- **WHAT THE TASK REQUIRES**:
Report how many lines in the records below contain the word "DwellLast". Give only the number.

MATERIAL FOR THIS TASK Start Marker

## src/rtl/display_scan_if.sv

```systemverilog
// Value-load handshake between the numeric datapath and the display scan controller.
// The datapath drives the master side; the controller drives val_ready.
interface display_scan_if #(
  parameter int unsigned DIGITS = 4
) ();
  logic [4*DIGITS-1:0] val_data;
  logic [DIGITS-1:0]   val_dp;
  logic                val_valid;
  logic                val_ready;

  modport master (
    output val_data,
    output val_dp,
    output val_valid,
    input  val_ready
  );

  modport slave (
    input  val_data,
    input  val_dp,
    input  val_valid,
    output val_ready
  );
endinterface

```

## src/rtl/display_scan_controller.sv

```systemverilog
// Time-multiplexed 7-segment scan controller with a one-entry pending buffer, a shared hex
// decoder, a blanking gap before each digit and optional leading-zero blanking.
module display_scan_controller #(
  parameter int unsigned DIGITS       = 4,
  parameter int unsigned DWELL_CYCLES = 1000,
  parameter int unsigned BLANK_CYCLES = 50,
  parameter bit          LZB          = 1'b1
) (
  input  logic              clk_i,
  input  logic              reset_i,
  input  logic              enable_i,
  display_scan_if.slave     val_if,
  output logic [6:0]        seg_o,
  output logic              dp_o,
  output logic [DIGITS-1:0] digit_en_o,
  output logic              frame_done_o
);

  typedef enum logic [1:0] {StIdle, StBlank, StShow} state_e;

  localparam int unsigned TMax = (DWELL_CYCLES > BLANK_CYCLES) ? DWELL_CYCLES : BLANK_CYCLES;
  localparam int unsigned TW   = $clog2(TMax + 1);
  localparam int unsigned IW   = (DIGITS > 1) ? $clog2(DIGITS) : 1;
  localparam logic [TW-1:0] DwellLast = TW'(DWELL_CYCLES - 1);
  localparam logic [TW-1:0] BlankLast = TW'(BLANK_CYCLES - 1);
  localparam logic [IW-1:0] LastIdx   = IW'(DIGITS - 1);
  // With no blanking gap every digit change goes straight to the next lit digit.
  localparam state_e        LeadSt    = (BLANK_CYCLES == 0) ? StShow : StBlank;

  state_e              state_q, state_d;
  logic [IW-1:0]       idx_q, idx_d;
  logic [TW-1:0]       timer_q, timer_d;
  logic [4*DIGITS-1:0] disp_q, disp_d;
  logic [DIGITS-1:0]   dpr_q, dpr_d;
  logic [4*DIGITS-1:0] pend_data_q, pend_data_d;
  logic [DIGITS-1:0]   pend_dp_q, pend_dp_d;
  logic                pend_full_q, pend_full_d;

  logic                frame_end;
  logic [DIGITS-1:0]   upper_zero;
  logic [3:0]          cur_nib;

  function automatic logic [6:0] hex7(input logic [3:0] n);
    case (n)
      4'h0:    hex7 = 7'h3F;
      4'h1:    hex7 = 7'h06;
      4'h2:    hex7 = 7'h5B;
      4'h3:    hex7 = 7'h4F;
      4'h4:    hex7 = 7'h66;
      4'h5:    hex7 = 7'h6D;
      4'h6:    hex7 = 7'h7D;
      4'h7:    hex7 = 7'h07;
      4'h8:    hex7 = 7'h7F;
      4'h9:    hex7 = 7'h6F;
      4'hA:    hex7 = 7'h77;
      4'hB:    hex7 = 7'h7C;
      4'hC:    hex7 = 7'h39;
      4'hD:    hex7 = 7'h5E;
      4'hE:    hex7 = 7'h79;
      default: hex7 = 7'h71;
    endcase
  endfunction

  always_ff @(posedge clk_i) begin
    if (reset_i) begin
      state_q     <= StIdle;
      idx_q       <= '0;
      timer_q     <= '0;
      disp_q      <= '0;
      dpr_q       <= '0;
      pend_data_q <= '0;
      pend_dp_q   <= '0;
      pend_full_q <= 1'b0;
    end else begin
      state_q     <= state_d;
      idx_q       <= idx_d;
      timer_q     <= timer_d;
      disp_q      <= disp_d;
      dpr_q       <= dpr_d;
      pend_data_q <= pend_data_d;
      pend_dp_q   <= pend_dp_d;
      pend_full_q <= pend_full_d;
    end
  end

  assign frame_end        = (state_q == StShow) && (timer_q == DwellLast) && (idx_q == LastIdx);
  assign val_if.val_ready = ~pend_full_q;

  always_comb begin
    state_d     = state_q;
    idx_d       = idx_q;
    timer_d     = timer_q;
    disp_d      = disp_q;
    dpr_d       = dpr_q;
    pend_data_d = pend_data_q;
    pend_dp_d   = pend_dp_q;
    pend_full_d = pend_full_q;

    // Capture needs an empty buffer and commit a full one, so the two never collide.
    if (val_if.val_valid && !pend_full_q) begin
      pend_data_d = val_if.val_data;
      pend_dp_d   = val_if.val_dp;
      pend_full_d = 1'b1;
    end
    if (pend_full_q && ((state_q == StIdle) || frame_end)) begin
      disp_d      = pend_data_q;
      dpr_d       = pend_dp_q;
      pend_full_d = 1'b0;
    end

    if (!enable_i) begin
      state_d = StIdle;
      idx_d   = '0;
      timer_d = '0;
    end else begin
      unique case (state_q)
        StIdle: begin
          state_d = LeadSt;
          idx_d   = '0;
          timer_d = '0;
        end
        StBlank: begin
          if (timer_q == BlankLast) begin
            state_d = StShow;
            timer_d = '0;
          end else begin
            timer_d = timer_q + TW'(1);
          end
        end
        StShow: begin
          if (timer_q == DwellLast) begin
            state_d = LeadSt;
            timer_d = '0;
            idx_d   = (idx_q == LastIdx) ? '0 : idx_q + IW'(1);
          end else begin
            timer_d = timer_q + TW'(1);
          end
        end
        default: begin
          state_d = StIdle;
          idx_d   = '0;
          timer_d = '0;
        end
      endcase
    end
  end

  // upper_zero[i]: nibbles i..DIGITS-1 of the shown value are all zero.
  always_comb begin
    logic acc;
    upper_zero = '0;
    acc        = 1'b1;
    for (int i = DIGITS - 1; i >= 0; i--) begin
      acc           = acc & (disp_q[4*i +: 4] == 4'h0);
      upper_zero[i] = acc;
    end
  end

  assign cur_nib = disp_q[{idx_q, 2'b00} +: 4];

  always_comb begin
    seg_o        = '0;
    dp_o         = 1'b0;
    digit_en_o   = '0;
    frame_done_o = frame_end;
    if (state_q == StShow) begin
      digit_en_o[idx_q] = 1'b1;
      dp_o              = dpr_q[idx_q];
      seg_o             = (LZB && (idx_q != '0) && upper_zero[idx_q]) ? 7'h00 : hex7(cur_nib);
    end
  end

endmodule
```

## src/flat_wrapper.sv

```systemverilog
// flat-port wrapper written by rule: the top's interface ports become plain ports
module display_scan_controller_flat 
#(
  parameter int unsigned DIGITS       = 4,
  parameter int unsigned DWELL_CYCLES = 1000,
  parameter int unsigned BLANK_CYCLES = 50,
  parameter bit          LZB          = 1'b1
)
  (clk_i, reset_i, enable_i, seg_o, dp_o, digit_en_o, frame_done_o, val_if_val_data, val_if_val_dp, val_if_val_valid, val_if_val_ready);
  display_scan_if #(.DIGITS(DIGITS)) val_if_i ();
  input  logic clk_i;
  input  logic reset_i;
  input  logic enable_i;
  output logic [6:0] seg_o;
  output logic dp_o;
  output logic [DIGITS-1:0] digit_en_o;
  output logic frame_done_o;
  input wire logic [$bits(val_if_i.val_data)-1:0] val_if_val_data;
  input wire logic [$bits(val_if_i.val_dp)-1:0] val_if_val_dp;
  input wire logic [$bits(val_if_i.val_valid)-1:0] val_if_val_valid;
  output wire logic [$bits(val_if_i.val_ready)-1:0] val_if_val_ready;
  assign val_if_i.val_data = val_if_val_data;
  assign val_if_i.val_dp = val_if_val_dp;
  assign val_if_i.val_valid = val_if_val_valid;
  assign val_if_val_ready = val_if_i.val_ready;
  display_scan_controller #(.DIGITS(DIGITS), .DWELL_CYCLES(DWELL_CYCLES), .BLANK_CYCLES(BLANK_CYCLES), .LZB(LZB)) u_core (.clk_i(clk_i), .reset_i(reset_i), .enable_i(enable_i), .val_if(val_if_i), .seg_o(seg_o), .dp_o(dp_o), .digit_en_o(digit_en_o), .frame_done_o(frame_done_o));
endmodule
```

MATERIAL FOR THIS TASK End Marker

- **ANSWER FOR THE TASK**:
3